Fun with Unix Tools

Eileen Fitzpatrick
Steve Seegmiller

Montclair State University
Linguistics Department
Montclair State University
Upper Montclair, NJ 07043
fitzpatr@sapir.montclair.edu

The Unix operating system provides a set of flexible text processing tools that offer the user features beyond those of standard concordancers including the ability to compare and manipulate different types of text. We show how simple tools can combine to accomplish sophisticated tasks, using examples from lexicography and phonology.

The creation of an English-Karachay (a Turkic language) dictionary involves checking elicitations from native speakers, grammars, and glossaries against a series of authentic texts for accuracy, citations, and words that do not appear in our sources.

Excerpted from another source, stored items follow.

--- src/hw/rtl/nsr_pkg.sv ---
// Shared types and constants of the Newton square root block.
// No dependencies; used by every other file except nsr_stream_if and the macro header.
`default_nettype none

package nsr_pkg;

  localparam int MAX_ITERATIONS = 32;
  localparam int FRAC_BITS      = 16;

  localparam int DATA_W = 32;
  localparam int IDX_W  = 6;
  localparam int ADDR_W = 3;

  localparam logic [DATA_W-1:0] TOL_RESET = 32'd655;

  // register index (paddr word select)
  localparam logic REG_TOLERANCE = 1'b0;

  typedef struct packed {
    logic [DATA_W-1:0] root_operand;
  } in_t;

  typedef struct packed {
    logic [IDX_W-1:0]  iteration_index;
    logic [DATA_W-1:0] estimate;
    logic              converged;
    logic              last;
  } out_t;

  // controller -> datapath
  typedef struct packed {
    logic load;
    logic square;
    logic diff;
    logic absval;
    logic check;
    logic emit;
    logic div_start;
    logic update;
  } cmd_t;

  // datapath -> controller
  typedef struct packed {
    logic last;
    logic out_free;
    logic div_busy;
  } status_t;

endpackage

`default_nettype wire

--- src/hw/rtl/nsr_stream_if.sv ---
// Valid/ready stream interface used for the request and result channels.
// Payload type is a parameter, taken from nsr_pkg by the instantiating code.
`default_nettype none

interface nsr_stream_if #(
  parameter type payload_t = logic
);
  logic     valid;
  logic     ready;
  payload_t payload;

  modport source (output valid, output payload, input ready);
  modport sink   (input valid, input payload, output ready);
endinterface

`default_nettype wire

--- src/hw/rtl/nsr_apb_regs.sv ---
// APB-style configuration register file: holds the tolerance register.
// Depends on nsr_pkg.
`default_nettype none

module nsr_apb_regs (
  input  wire logic                         clk_i,
  input  wire logic                         rst_ni,
  input  wire logic                         psel,
  input  wire logic                         penable,
  input  wire logic                         pwrite,
  input  wire logic [nsr_pkg::ADDR_W-1:0]   paddr,
  input  wire logic [nsr_pkg::DATA_W-1:0]   pwdata,
  output logic      [nsr_pkg::DATA_W-1:0]   prdata,
  output logic                              pready,
  output logic      [nsr_pkg::DATA_W-1:0]   tolerance_o
);

  logic [nsr_pkg::DATA_W-1:0] tolerance_q;
  logic [nsr_pkg::DATA_W-1:0] tolerance_d;
  logic                       sel_tol;
  logic                       wr_en;

  assign pready  = 1'b1;
  assign sel_tol = (paddr[2] == nsr_pkg::REG_TOLERANCE);
  assign wr_en   = psel && penable && pwrite && pready;

  always_comb begin
    tolerance_d = tolerance_q;
    if (wr_en && sel_tol) begin
      tolerance_d = pwdata;
    end
  end

  always_ff @(posedge clk_i or negedge rst_ni) begin
    if (!rst_ni) begin
      tolerance_q <= nsr_pkg::TOL_RESET;
    end else begin
      tolerance_q <= tolerance_d;
    end
  end

  assign prdata      = sel_tol ? tolerance_q : '0;
  assign tolerance_o = tolerance_q;

endmodule

`default_nettype wire

--- src/hw/rtl/nsr_divider.sv ---
// Radix-4 restoring divider: two quotient bits per cycle.
// Quotient must fit in 2*QSTEPS bits and remainder in 33 bits. Depends on nsr_pkg.
`default_nettype none

module nsr_divider #(
  parameter int QSTEPS = (32 + nsr_pkg::FRAC_BITS + 1) / 2
) (
  input  wire logic                  clk_i,
  input  wire logic                  rst_ni,
  input  wire logic                  start_i,
  input  wire logic [63:0]           dividend_i,
  input  wire logic [32:0]           divisor_i,
  output logic                       busy_o,
  output logic      [2*QSTEPS-1:0]   quotient_o
);

  localparam int QW = 2 * QSTEPS;
  localparam int CW = $clog2(QSTEPS + 1);

  logic [32:0]   rem_q;
  logic [32:0]   rem_d;
  logic [32:0]   div_q;
  logic [QW-1:0] dl_q;
  logic [QW-1:0] quo_q;
  logic [CW-1:0] cnt_q;
  logic          busy_q;

  logic [33:0] t1;
  logic [33:0] t1r;
  logic [33:0] t2;
  logic [33:0] t2r;
  logic        ge1;
  logic        ge2;

  always_comb begin
    t1  = {rem_q, dl_q[QW-1]};
    ge1 = (t1 >= {1'b0, div_q});
    t1r = ge1 ? (t1 - {1'b0, div_q}) : t1;
    t2  = {t1r[32:0], dl_q[QW-2]};
    ge2 = (t2 >= {1'b0, div_q});
    t2r = ge2 ? (t2 - {1'b0, div_q}) : t2;
    rem_d = t2r[32:0];
  end

  always_ff @(posedge clk_i or negedge rst_ni) begin
    if (!rst_ni) begin
      busy_q <= 1'b0;
      cnt_q  <= '0;
    end else if (start_i) begin
      busy_q <= 1'b1;
      cnt_q  <= CW'(QSTEPS);
    end else if (busy_q) begin
      cnt_q <= cnt_q - CW'(1);
      if (cnt_q == CW'(1)) begin
        busy_q <= 1'b0;
      end
    end
  end

  always_ff @(posedge clk_i) begin
    if (start_i) begin
      // top dividend bits are below the divisor since the quotient fits QW bits
      rem_q <= 33'(dividend_i[63:QW]);
      dl_q  <= dividend_i[QW-1:0];
      div_q <= divisor_i;
      quo_q <= '0;
    end else if (busy_q) begin
      rem_q <= rem_d;
      dl_q  <= {dl_q[QW-3:0], 2'b00};
      quo_q <= {quo_q[QW-3:0], ge1, ge2};
    end
  end

  assign busy_o     = busy_q;
  assign quotient_o = quo_q;

endmodule

`default_nettype wire

--- src/hw/rtl/nsr_datapath.sv ---
// Datapath: estimate, square, error magnitude, tolerance test, divider, output register.
// Depends on nsr_pkg and nsr_divider.
`default_nettype none

module nsr_datapath #(
  parameter int MAX_ITERATIONS = nsr_pkg::MAX_ITERATIONS,
  parameter int FRAC_BITS      = nsr_pkg::FRAC_BITS
) (
  input  wire logic                        clk_i,
  input  wire logic                        rst_ni,
  input  wire logic [nsr_pkg::DATA_W-1:0]  operand_i,
  input  wire logic [nsr_pkg::DATA_W-1:0]  tolerance_i,
  input  wire nsr_pkg::cmd_t               cmd_i,
  output nsr_pkg::status_t                 status_o,
  output logic                             out_valid_o,
  input  wire logic                        out_ready_i,
  output nsr_pkg::out_t                    out_payload_o
);

  localparam int QSTEPS = (32 + FRAC_BITS + 1) / 2;
  localparam int QW     = 2 * QSTEPS;
  localparam logic [31:0] ONE = 32'd1 << FRAC_BITS;

  logic [31:0] v_q;
  logic [31:0] x_q;
  logic [31:0] x_d;
  logic [5:0]  i_q;
  logic [63:0] sq_q;
  logic [64:0] diff_q;
  logic [63:0] mag_q;
  logic        above_q;
  logic        met_q;
  logic        limit_q;

  logic        out_valid_q;
  nsr_pkg::out_t out_q;

  logic [63:0] vs;
  logic [63:0] tol;
  logic [QW-1:0] delta;
  logic        div_busy;
  logic [32:0] sum;

  assign vs  = 64'(v_q) << FRAC_BITS;
  assign tol = 64'(tolerance_i) << FRAC_BITS;

  nsr_divider #(
    .QSTEPS(QSTEPS)
  ) u_div (
    .clk_i     (clk_i),
    .rst_ni    (rst_ni),
    .start_i   (cmd_i.div_start),
    .dividend_i(mag_q),
    .divisor_i ({x_q, 1'b0}),
    .busy_o    (div_busy),
    .quotient_o(delta)
  );

  // next estimate from the correction
  always_comb begin
    sum = {1'b0, x_q} + {1'b0, delta[31:0]};
    if (above_q) begin
      x_d = (delta >= QW'(x_q)) ? 32'd1 : (x_q - delta[31:0]);
    end else if ((|delta[QW-1:32]) || sum[32]) begin
      x_d = 32'hFFFF_FFFF;
    end else begin
      x_d = sum[31:0];
    end
  end

  always_ff @(posedge clk_i) begin
    if (cmd_i.load) begin
      v_q <= operand_i;
      x_q <= (operand_i > ONE) ? operand_i : ONE;
      i_q <= '0;
    end
    if (cmd_i.square) begin
      sq_q <= 64'(x_q) * 64'(x_q);
    end
    if (cmd_i.diff) begin
      diff_q <= {1'b0, sq_q} - {1'b0, vs};
    end
    if (cmd_i.absval) begin
      above_q <= !diff_q[64];
      mag_q   <= diff_q[64] ? (~diff_q[63:0] + 64'd1) : diff_q[63:0];
    end
    if (cmd_i.check) begin
      met_q   <= (mag_q <= tol);
      limit_q <= (i_q >= 6'(MAX_ITERATIONS));
    end
    if (cmd_i.update) begin
      x_q <= x_d;
      i_q <= i_q + 6'd1;
    end
    if (cmd_i.emit) begin
      out_q.iteration_index <= i_q;
      out_q.estimate        <= x_q;
      out_q.converged       <= met_q;
      out_q.last            <= met_q || limit_q;
    end
  end

  always_ff @(posedge clk_i or negedge rst_ni) begin
    if (!rst_ni) begin
      out_valid_q <= 1'b0;
    end else if (cmd_i.emit) begin
      out_valid_q <= 1'b1;
    end else if (out_ready_i) begin
      out_valid_q <= 1'b0;
    end
  end

  assign out_valid_o   = out_valid_q;
  assign out_payload_o = out_q;

  assign status_o.last     = met_q || limit_q;
  assign status_o.out_free = !out_valid_q || out_ready_i;
  assign status_o.div_busy = div_busy;

endmodule

`default_nettype wire

--- src/hw/rtl/nsr_ctrl.sv ---
// Controller FSM: sequences load, square, error test, result, divide and update.
// Depends on nsr_pkg.
`default_nettype none

module nsr_ctrl (
  input  wire logic              clk_i,
  input  wire logic              rst_ni,
  input  wire logic              in_valid_i,
  output logic                   in_ready_o,
  input  wire nsr_pkg::status_t  status_i,
  output nsr_pkg::cmd_t          cmd_o
);

  typedef enum logic [3:0] {
    IDLE,
    SQUARE,
    DIFF,
    ABSVAL,
    CHECK,
    WAIT_OUT,
    EMIT,
    DIV_START,
    DIV_WAIT,
    UPDATE
  } state_e;

  state_e        state_q;
  logic          ready_q;
  nsr_pkg::cmd_t cmd_q;

  // the command of a state is registered on entry, so it runs while in that state
  always_ff @(posedge clk_i or negedge rst_ni) begin
    if (!rst_ni) begin
      state_q <= IDLE;
      ready_q <= 1'b1;
      cmd_q   <= '0;
    end else begin
      cmd_q <= '0;
      case (state_q)
        IDLE: begin
          if (in_valid_i && ready_q) begin
            state_q      <= SQUARE;
            ready_q      <= 1'b0;
            cmd_q.square <= 1'b1;
          end
        end
        SQUARE: begin
          state_q    <= DIFF;
          cmd_q.diff <= 1'b1;
        end
        DIFF: begin
          state_q      <= ABSVAL;
          cmd_q.absval <= 1'b1;
        end
        ABSVAL: begin
          state_q     <= CHECK;
          cmd_q.check <= 1'b1;
        end
        CHECK: begin
          state_q <= WAIT_OUT;
        end
        WAIT_OUT: begin
          // once free, the slot stays free until we load it
          if (status_i.out_free) begin
            state_q    <= EMIT;
            cmd_q.emit <= 1'b1;
          end
        end
        EMIT: begin
          if (status_i.last) begin
            state_q <= IDLE;
            ready_q <= 1'b1;
          end else begin
            state_q         <= DIV_START;
            cmd_q.div_start <= 1'b1;
          end
        end
        DIV_START: begin
          state_q <= DIV_WAIT;
        end
        DIV_WAIT: begin
          if (!status_i.div_busy) begin
            state_q      <= UPDATE;
            cmd_q.update <= 1'b1;
          end
        end
        UPDATE: begin
          state_q      <= SQUARE;
          cmd_q.square <= 1'b1;
        end
        default: begin
          state_q <= IDLE;
          ready_q <= 1'b1;
        end
      endcase
    end
  end

  // the operand is captured at the accepting edge, while the payload is still valid
  always_comb begin
    cmd_o      = cmd_q;
    cmd_o.load = (state_q == IDLE) && in_valid_i && ready_q;
  end

  assign in_ready_o = ready_q;

endmodule

`default_nettype wire

--- src/hw/rtl/newton_square_root_top.sv ---
// Newton-Raphson square root, unsigned Q16.16 in and out. One operand is taken
// at a time; a result is produced for the start estimate and for every iterate,
// the final one marked last and flagged converged or not. Each further iterate
// passes the radix-4 divider, which produces two quotient bits per cycle, then
// the update, square, error and output steps; a stall on the result channel
// holds the run. Tolerance is written over the APB port at byte address 0 and
// resets to 655.
// Depends on nsr_pkg, nsr_stream_if, nsr_apb_regs, nsr_ctrl, nsr_datapath.
`default_nettype none

module newton_square_root_top #(
  parameter int MAX_ITERATIONS = nsr_pkg::MAX_ITERATIONS,
  parameter int FRAC_BITS      = nsr_pkg::FRAC_BITS
) (
  input  wire logic                         clk_i,
  input  wire logic                         rst_ni,
  input  wire logic                         psel,
  input  wire logic                         penable,
  input  wire logic                         pwrite,
  input  wire logic [nsr_pkg::ADDR_W-1:0]   paddr,
  input  wire logic [nsr_pkg::DATA_W-1:0]   pwdata,
  output logic      [nsr_pkg::DATA_W-1:0]   prdata,
  output logic                              pready,
  nsr_stream_if.sink                        in_i,
  nsr_stream_if.source                      out_o
);

  logic [nsr_pkg::DATA_W-1:0] tolerance;
  nsr_pkg::cmd_t              cmd;
  nsr_pkg::status_t           status;
  logic                       in_ready;
  logic                       out_valid;
  nsr_pkg::out_t              out_payload;

  nsr_apb_regs u_regs (
    .clk_i      (clk_i),
    .rst_ni     (rst_ni),
    .psel       (psel),
    .penable    (penable),
    .pwrite     (pwrite),
    .paddr      (paddr),
    .pwdata     (pwdata),
    .prdata     (prdata),
    .pready     (pready),
    .tolerance_o(tolerance)
  );

  nsr_ctrl u_ctrl (
    .clk_i     (clk_i),
    .rst_ni    (rst_ni),
    .in_valid_i(in_i.valid),
    .in_ready_o(in_ready),
    .status_i  (status),
    .cmd_o     (cmd)
  );

  nsr_datapath #(
    .MAX_ITERATIONS(MAX_ITERATIONS),
    .FRAC_BITS     (FRAC_BITS)
  ) u_dp (
    .clk_i        (clk_i),
    .rst_ni       (rst_ni),
    .operand_i    (in_i.payload.root_operand),
    .tolerance_i  (tolerance),
    .cmd_i        (cmd),
    .status_o     (status),
    .out_valid_o  (out_valid),
    .out_ready_i  (out_o.ready),
    .out_payload_o(out_payload)
  );

  assign in_i.ready    = in_ready;
  assign out_o.valid   = out_valid;
  assign out_o.payload = out_payload;

endmodule

`default_nettype wire

--- src/flat_wrapper.sv ---
// flat-port wrapper written by rule: the top's interface ports become plain ports
module newton_square_root_top_flat import nsr_pkg::*;
#(
  parameter int MAX_ITERATIONS = nsr_pkg::MAX_ITERATIONS,
  parameter int FRAC_BITS      = nsr_pkg::FRAC_BITS
)
  (clk_i, rst_ni, psel, penable, pwrite, paddr, pwdata, prdata, pready, in_i_valid, in_i_payload, in_i_ready, out_o_valid, out_o_payload, out_o_ready);
  nsr_stream_if #(.payload_t(in_t)) in_i_i ();
  nsr_stream_if #(.payload_t(out_t)) out_o_i ();
  input  wire logic clk_i;
  input  wire logic rst_ni;
  input  wire logic psel;
  input  wire logic penable;
  input  wire logic pwrite;
  input  wire logic [nsr_pkg::ADDR_W-1:0] paddr;
  input  wire logic [nsr_pkg::DATA_W-1:0] pwdata;
  output logic      [nsr_pkg::DATA_W-1:0] prdata;
  output logic pready;
  input wire logic [$bits(in_i_i.valid)-1:0] in_i_valid;
  input wire logic [$bits(in_i_i.payload)-1:0] in_i_payload;
  output wire logic [$bits(in_i_i.ready)-1:0] in_i_ready;
  output wire logic [$bits(out_o_i.valid)-1:0] out_o_valid;
  output wire logic [$bits(out_o_i.payload)-1:0] out_o_payload;
  input wire logic [$bits(out_o_i.ready)-1:0] out_o_ready;
  assign in_i_i.valid = in_i_valid;
  assign in_i_i.payload = in_i_payload;
  assign in_i_ready = in_i_i.ready;
  assign out_o_valid = out_o_i.valid;
  assign out_o_payload = out_o_i.payload;
  assign out_o_i.ready = out_o_ready;
  newton_square_root_top #(.MAX_ITERATIONS(MAX_ITERATIONS), .FRAC_BITS(FRAC_BITS)) u_core (.clk_i(clk_i), .rst_ni(rst_ni), .psel(psel), .penable(penable), .pwrite(pwrite), .paddr(paddr), .pwdata(pwdata), .prdata(prdata), .pready(pready), .in_i(in_i_i), .out_o(out_o_i));
endmodule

Unix tools allow us to find words in context in the manner of traditional concordancers, but they also permit the creation of three lists -- words only in the dictionary, words only in the texts, and words in both -- that enable us to decide which words should be omitted from and which words entered into the dictionary.

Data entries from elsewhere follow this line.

$ cat src/hdl/graph_adjacency_store.sv
// ----------------------------------------------------------------------------
// graph_adjacency_store
// Undirected graph kept as a symmetric bit matrix with edge, degree and odd-vertex listing ops.
// ----------------------------------------------------------------------------
// Usage:
//   Command in: kind, vertex_a, vertex_b, taken when start is high and busy
//   is low. Config: cfg_we/cfg_data set vertex_count (reset 16); write only
//   while idle.
//   Results: one word per cycle marked by valid, with last on the final word
//   of a command. The receiver cannot stall; every word is taken as shown.
//   Sequence, from the accepted command to the valid word:
//     add/remove edge   busy while exec writes (a,b) and mirror writes (b,a); word from mirror
//     query/degree/error word registered from the exec state
//     odd listing       exec, then a scan over the n active vertices; rows are
//                       scanned one per cycle through the shared bit counter,
//                       words trail the scan by one odd vertex, the last word
//                       is registered from the flush state after the scan
//   A new command may be accepted in the cycle its predecessor's last word
//   is shown. Reset clears all edges and the sequencer.
// ----------------------------------------------------------------------------
`include "graph_adjacency_store_macros.svh"

module graph_adjacency_store #(
  parameter int MAX_VERTICES = 16
) (
  input  logic                       clk,
  input  logic                       rst,
  input  logic                       start,
  input  logic [gas_pkg::KIND_W-1:0] kind,
  input  logic [gas_pkg::VTX_W-1:0]  vertex_a,
  input  logic [gas_pkg::VTX_W-1:0]  vertex_b,
  output logic                       busy,
  input  logic                       cfg_we,
  input  logic [gas_pkg::CNT_W-1:0]  cfg_data,
  output logic                       valid,
  output logic                       edge_present,
  output logic [gas_pkg::CNT_W-1:0]  degree,
  output logic [gas_pkg::VTX_W-1:0]  odd_vertex,
  output logic                       odd_found,
  output logic [gas_pkg::CNT_W-1:0]  odd_count,
  output logic                       last,
  output logic                       error
);
  import gas_pkg::*;

  localparam int NV = (MAX_VERTICES < VTX_LIMIT) ? MAX_VERTICES : VTX_LIMIT;
  localparam int IW = $clog2(NV);

  state_t           state, state_next;
  logic [KIND_W-1:0] kind_r;
  logic [VTX_W-1:0] a_r, b_r;
  logic [CNT_W-1:0] vertex_count;
  logic [VTX_W-1:0] idx, idx_next;
  logic [CNT_W-1:0] cnt, cnt_next;
  logic [VTX_W-1:0] pend, pend_next;
  result_t          res, res_next;
  mat_wr_t          wr;

  logic [CNT_W-1:0] n_eff;
  logic [IW-1:0]    rd_addr;
  logic [NV-1:0]    rd_row;
  logic [CNT_W-1:0] pop;
  logic             cmd_err, scan_last;

  assign n_eff = (vertex_count > CNT_W'(NV)) ? CNT_W'(NV) : vertex_count;
  assign rd_addr = (state == S_SCAN) ? idx[IW-1:0] : a_r[IW-1:0];
  assign cmd_err = (kind_r > K_LIST) || ({1'b0, a_r} >= n_eff)
                || ((kind_r <= K_QUERY) && ({1'b0, b_r} >= n_eff));
  assign scan_last = ({1'b0, idx} == (n_eff - CNT_W'(1)));

  gas_matrix #(.NV(NV)) u_matrix (
    .clk     (clk),
    .rst     (rst),
    .rd_addr (rd_addr),
    .rd_row  (rd_row),
    .wr      (wr)
  );

  gas_popcnt u_popcnt (
    .row   (VTX_LIMIT'(rd_row)),
    .n     (n_eff),
    .count (pop)
  );

  always_ff @(posedge clk) begin
    if (rst) begin
      state        <= S_IDLE;
      vertex_count <= CNT_W'(VTX_LIMIT);
      res          <= '0;
    end else begin
      state <= state_next;
      res   <= res_next;
      if (cfg_we) begin
        vertex_count <= cfg_data;
      end
    end
  end

  always_ff @(posedge clk) begin
    if (start && !busy) begin
      kind_r <= kind;
      a_r    <= vertex_a;
      b_r    <= vertex_b;
    end
    idx  <= idx_next;
    cnt  <= cnt_next;
    pend <= pend_next;
  end

  // next state
  always_comb begin
    state_next = state;
    case (state)
      S_IDLE: begin
        if (start) state_next = S_EXEC;
      end
      S_EXEC: begin
        if (kind_r == K_LIST) begin
          state_next = (n_eff != '0) ? S_SCAN : S_IDLE;
        end else if (!cmd_err && (kind_r == K_ADD || kind_r == K_REMOVE)) begin
          state_next = S_MIRROR;
        end else begin
          state_next = S_IDLE;
        end
      end
      S_MIRROR: state_next = S_IDLE;
      S_SCAN: begin
        if (scan_last) state_next = S_FLUSH;
      end
      S_FLUSH: state_next = S_IDLE;
      default: state_next = S_IDLE;
    endcase
  end

  // datapath control and result words
  always_comb begin
    res_next  = '0;
    wr        = '0;
    idx_next  = idx;
    cnt_next  = cnt;
    pend_next = pend;
    case (state)
      S_EXEC: begin
        if (kind_r == K_LIST) begin
          idx_next = '0;
          cnt_next = '0;
          if (n_eff == '0) begin
            res_next.valid = 1'b1;
            res_next.last  = 1'b1;
          end
        end else if (cmd_err) begin
          res_next.valid = 1'b1;
          res_next.last  = 1'b1;
          res_next.error = 1'b1;
        end else begin
          case (kind_r)
            K_ADD:    wr = '{en: 1'b1, row: a_r, col: b_r, val: 1'b1};
            K_REMOVE: wr = '{en: 1'b1, row: a_r, col: b_r, val: 1'b0};
            K_QUERY: begin
              res_next.valid        = 1'b1;
              res_next.last         = 1'b1;
              res_next.edge_present = rd_row[b_r[IW-1:0]];
            end
            K_DEGREE: begin
              res_next.valid  = 1'b1;
              res_next.last   = 1'b1;
              res_next.degree = pop;
            end
            default: res_next = '0;
          endcase
        end
      end
      S_MIRROR: begin
        wr = '{en: 1'b1, row: b_r, col: a_r, val: (kind_r == K_ADD)};
        res_next.valid = 1'b1;
        res_next.last  = 1'b1;
      end
      S_SCAN: begin
        // an odd row releases the previously held vertex, not yet known last
        if (pop[0]) begin
          if (cnt != '0) begin
            res_next.valid      = 1'b1;
            res_next.odd_vertex = pend;
            res_next.odd_found  = 1'b1;
            res_next.odd_count  = cnt;
          end
          pend_next = idx;
          cnt_next  = cnt + CNT_W'(1);
        end
        idx_next = idx + VTX_W'(1);
      end
      S_FLUSH: begin
        res_next.valid = 1'b1;
        res_next.last  = 1'b1;
        if (cnt != '0) begin
          res_next.odd_vertex = pend;
          res_next.odd_found  = 1'b1;
          res_next.odd_count  = cnt;
        end
      end
      default: res_next = '0;
    endcase
  end

  assign busy         = (state != S_IDLE);
  assign valid        = res.valid;
  assign edge_present = res.edge_present;
  assign degree       = res.degree;
  assign odd_vertex   = res.odd_vertex;
  assign odd_found    = res.odd_found;
  assign odd_count    = res.odd_count;
  assign last         = res.last;
  assign error        = res.error;

  `GAS_ASSERT_NEXT(a_accept_busy, start && !busy, busy, "accepted command did not raise busy")
  `GAS_ASSERT_SAME(a_err_last, valid && error, last, "error word without last")
  `GAS_ASSERT_SAME(a_odd_cnt, valid && odd_found, odd_count != '0, "odd word with zero count")
  `GAS_ASSERT_SAME(a_wr_busy, wr.en, busy, "matrix write while idle")

endmodule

Spanish text-to-speech systems are set at a faster rate than English systems. One reason for this might be that Spanish words and phrases are longer than their English counterparts. Unix tools allow us to estimate average syllable length per word by counting vowels in English and Spanish pronouncing dictionaries and showing that, on average, Spanish words have twice as many syllables as English words. Word counts of parallel corpora show that Spanish also has more words per text than English.

The operations discussed here involve standard commands available on any Unix (or Linux) system, do not require extensive training to use, and are re-usable for widely varying applications.